Problem 3. Eight years ago, Tom took out a 20-year loan of $50, 000 at an effective rate of 7%,
and since then has made annual payments, the first a year after the loan was made. Immedi-
ately after the eighth payment, he wants to make a lump sum payment of $20, 000, and then
pay off the loan with 5 more annual payments. The lender will agree to this plan, provided
the yield on the remaining balance is 10% effective. What is the new annual payment?
Problem 4. Eight years ago, Tom took out a 20-year loan of $50, 000 at an effective rate
of 7%, and since then has made annual payments, the first a year after the loan was made.
Immediately after the eighth payment, he wants to make a lump sum payment of $20, 000,
and then pay off the loan with 5 more annual payments. The lender will agree to this plan,
provided the yield on the entire balance is 10% effective. What is the new annual payment?
Problem 5. A 10-year bond with a face value of $1, 000, redeemable at par, earns interest at
9% convertible semiannually. Describe the payments to the holder of the bond.
Problem 6. A 10-year bond with a face value of $1000, redeemable at par, earns interest at 9%
convertible semiannually. Find the price to yield an investor 7% convertible semiannually.

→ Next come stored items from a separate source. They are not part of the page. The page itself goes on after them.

Context: an optimization exercise on an open-source flow, tuned for small area, a short achievable clock period and few clock cycles per item. The choices shown serve that exercise and are no tape-out recipe. The RTL was checked by simulation tests, not by an equivalence proof against the original design.

## run 1
Design aes_dp, start of the top module:
module aes_dp (
  input  wire         clk,
  input  wire         rst,         
  input  wire         in_valid,
  output wire         in_ready,
  input  wire [1:0]   in_op,       
  input  wire         in_key256,   
  input  wire [255:0] in_key,
  input  wire [127:0] in_data,
  output reg          out_valid,
  output wire [127:0] out_data
);
  function automatic [7:0] xt(input [7:0] b);
    xt = {b[6:0], 1'b0} ^ (b[7] ? 8'h1b : 8'h00);
  endfunction
  function automatic [31:0] mix_col(input [31:0] c);
    reg [7:0] a0, a1, a2, a3;
    begin
      a0 = c[31:24]; a1 = c[23:16]; a2 = c[15:8]; a3 = c[7:0];
      mix_col[31:24] = xt(a0 ^ a1) ^ a1 ^ a2 ^ a3;
      mix_col[23:16] = xt(a1 ^ a2) ^ a2 ^ a3 ^ a0;
      mix_col[15:8]  = xt(a2 ^ a3) ^ a3 ^ a0 ^ a1;
      mix_col[7:0]   = xt(a3 ^ a0) ^ a0 ^ a1 ^ a2;
    end
  endfunction
  function automatic [31:0] pre_col(input [31:0] c);
    reg [7:0] a0, a1, a2, a3, u, v;
    begin
      a0 = c[31:24]; a1 = c[23:16]; a2 = c[15:8]; a3 = c[7:0];
      u = xt(xt(a0 ^ a2));
      v = xt(xt(a1 ^ a3));
  ...
==> flow/config.mk <==
export PLATFORM = sky130hd
export DESIGN_NAME = aes_dp
export DESIGN_NICKNAME = aes_dp
export VERILOG_FILES = /design/flow/design.v
export SDC_FILE = /design/flow/constraint.sdc
export NUM_CORES = 8
export LEC_CHECK = 0
export CAP_MARGIN = 20
export CORE_MARGIN = 2
export CORE_UTILIZATION = 50
export PLACE_DENSITY = 0.6
export SLEW_MARGIN = 40
==> flow/constraint.sdc <==
create_clock -name core_clock -period 12.0 [get_ports {clk}]
set_input_delay 2.4000 -clock core_clock [delete_from_list [all_inputs] [get_ports {clk}]]
set_output_delay 2.4000 -clock core_clock [all_outputs]
set_load 0.01 [all_outputs]
standard.sh (not shown) runs the stock make flow with config.mk's settings and CLKGATE_MAP_FILE= SYNTH_SCRIPT=/design/flow/synth_recipe.tcl, a recipe that flattens the netlist after the stock synthesis.
==> flow/flow/run.sh <==
#!/bin/bash
# The standard layout (the standard.sh: standard synthesis, floorplan,
# placement, CTS, routing) with two changes to how it is made:
# - repair_timing is asked to keep a larger setup margin, so that it sizes
#   and buffers the longest paths further;
# - the buffer that every input and output port gets is a buf_2 rather than
#   the cell buffer_ports picks by default (a delay buffer).
set -euo pipefail
bash standard.sh SETUP_SLACK_MARGIN=7.5 "BUFFER_PORTS_ARGS=-buffer_cell sky130_fd_sc_hd__buf_2" finish > standard.log 2>&1
Testbench counts of run 1, summed over its fixed seeds: cycles 22,591, blocks 1,732.
From an optimization exercise on the open Yosys and OpenROAD flow, aimed at small area and a short achievable clock period; shortcuts taken in it are not production practice. The RTL was checked by simulation tests, not by an equivalence proof against the original design. Power and IR drop assume default switching activity.

P:
==> flow/design.v (excerpt) <==
module dram_addr_map (
    input  wire        clk,
    input  wire        rst,             
    input  wire [1:0]  cfg_bays,        
    input  wire [1:0]  cfg_first_quad,  
    input  wire [15:0] cfg_chan_mask,   
    input  wire [9:0]  cfg_cap_gib,     
    input  wire [2:0]  cfg_log2_nr,     
    input  wire        in_valid,
    input  wire [42:0] in_pa,
    output reg         out_valid,
    output reg  [3:0]  out_bay,
    output reg  [15:0] out_set,
    output reg  [20:0] out_tag,
    output reg         out_edge,
    output reg  [1:0]  out_slot,
    output reg  [3:0]  out_chan,
    output reg  [32:0] out_line,
    output reg         out_sub,
    output reg  [10:0] out_col,
    output reg  [2:0]  out_bg,
    output reg  [1:0]  out_bank,
    output reg  [3:0]  out_rank,
    output reg  [19:0] out_row
);
Size in the first run: ~2500 cells after synthesis, roughly 270 flip-flops, ~200 I/O pins.
clock: 22.0 ns
lec_check: 0
abc_area: 1
cap_margin: 20
core_margin: 2
core_utilization: 40
slew_margin: 20
standard.sh (not shown) runs the stock make flow with config.mk's settings and CLKGATE_MAP_FILE= SYNTH_SCRIPT=/design/flow/synth_recipe.tcl, a recipe that flattens the netlist after the stock synthesis.
==> flow/flow/run.sh <==
#!/bin/bash
# Standard layout, with plain buf_2 cells as the port buffers (the default
# choice is a slow delay buffer).
set -euo pipefail
export BUFFER_PORTS_ARGS="-buffer_cell sky130_fd_sc_hd__buf_2"
bash standard.sh > standard.log 2>&1
Relative to P, the following input files were edited for Q:
Settings: putting CTS_CLUSTER_SIZE at 24 where nothing was set; putting CTS_CLUSTER_DIAMETER at 80 where nothing was set.
[summary]
Q ran to completion and came out clean on the timing, design-rule and antenna checks.
Met2 track demand over resource in global routing essentially unchanged between P and Q.
The wire length of the first global-routing pass of Q and that of P are within noise of each other.
P reports its end point of the critical path as b1_mask[3]$_DFF_P_ while Q reports b1_mask[2]$_DFF_P_.
From P to Q the numbers moved as follows: sequential power saw little to no change, worst-case vdd ir drop climbed about 18%, first-iteration DRC count climbed about 13%, total power density per cell area dropped about 3.6%.
--- input diff Q..R ---
Settings: a deleted CTS_CLUSTER_DIAMETER that had been 80; a deleted CTS_CLUSTER_SIZE that had been 24.
--- a/flow/flow/run.sh
+++ b/flow/flow/run.sh
@@ -3 +3,2 @@
-# choice is a slow delay buffer).
+# choice is a slow delay buffer), and timing repair aimed at a 16.6 ns setup
+# margin on the design's clock (the SDC is unchanged).
@@ -5,0 +7 @@
+export SETUP_SLACK_MARGIN=16.6
## What came out
- Q tops out at a lower clock frequency than R.
- From Q to R the numbers moved as follows: instance area after placement has remained practically unchanged; wire length on met2 increased 400 microns; worst setup slack rose by 0.47 ns.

Problem 7. A 12-year bond with a face value of $500, redeemable at par, earns interest at 10%
convertible semiannually. Find the price to yield an investor 11% convertible semiannually.
Problem 8. An 8-year bond with a face value of $2000, redeemable at twice par, earns in-
terest at 6% convertible semiannually. Find the price to yield an investor 5% convertible
semiannually.
Problem 9. Suppose that two bonds have $2500 face values, are redeemable at par on the
same maturity date, and yield 10% convertible semiannually. One bond pays coupons at 8%
per year convertible semiannually and costs $2229.06. The other bond pays coupons at 6%
per half-year. What is the price of the second bond?
Problem 10. Suppose that a 15-year $5000 face value bond, redeemable at par, has r = 0.04
and pays semiannual coupons. If the yield rate is 6% convertible semiannually, what is the
book value immediately after the 16th coupon is paid?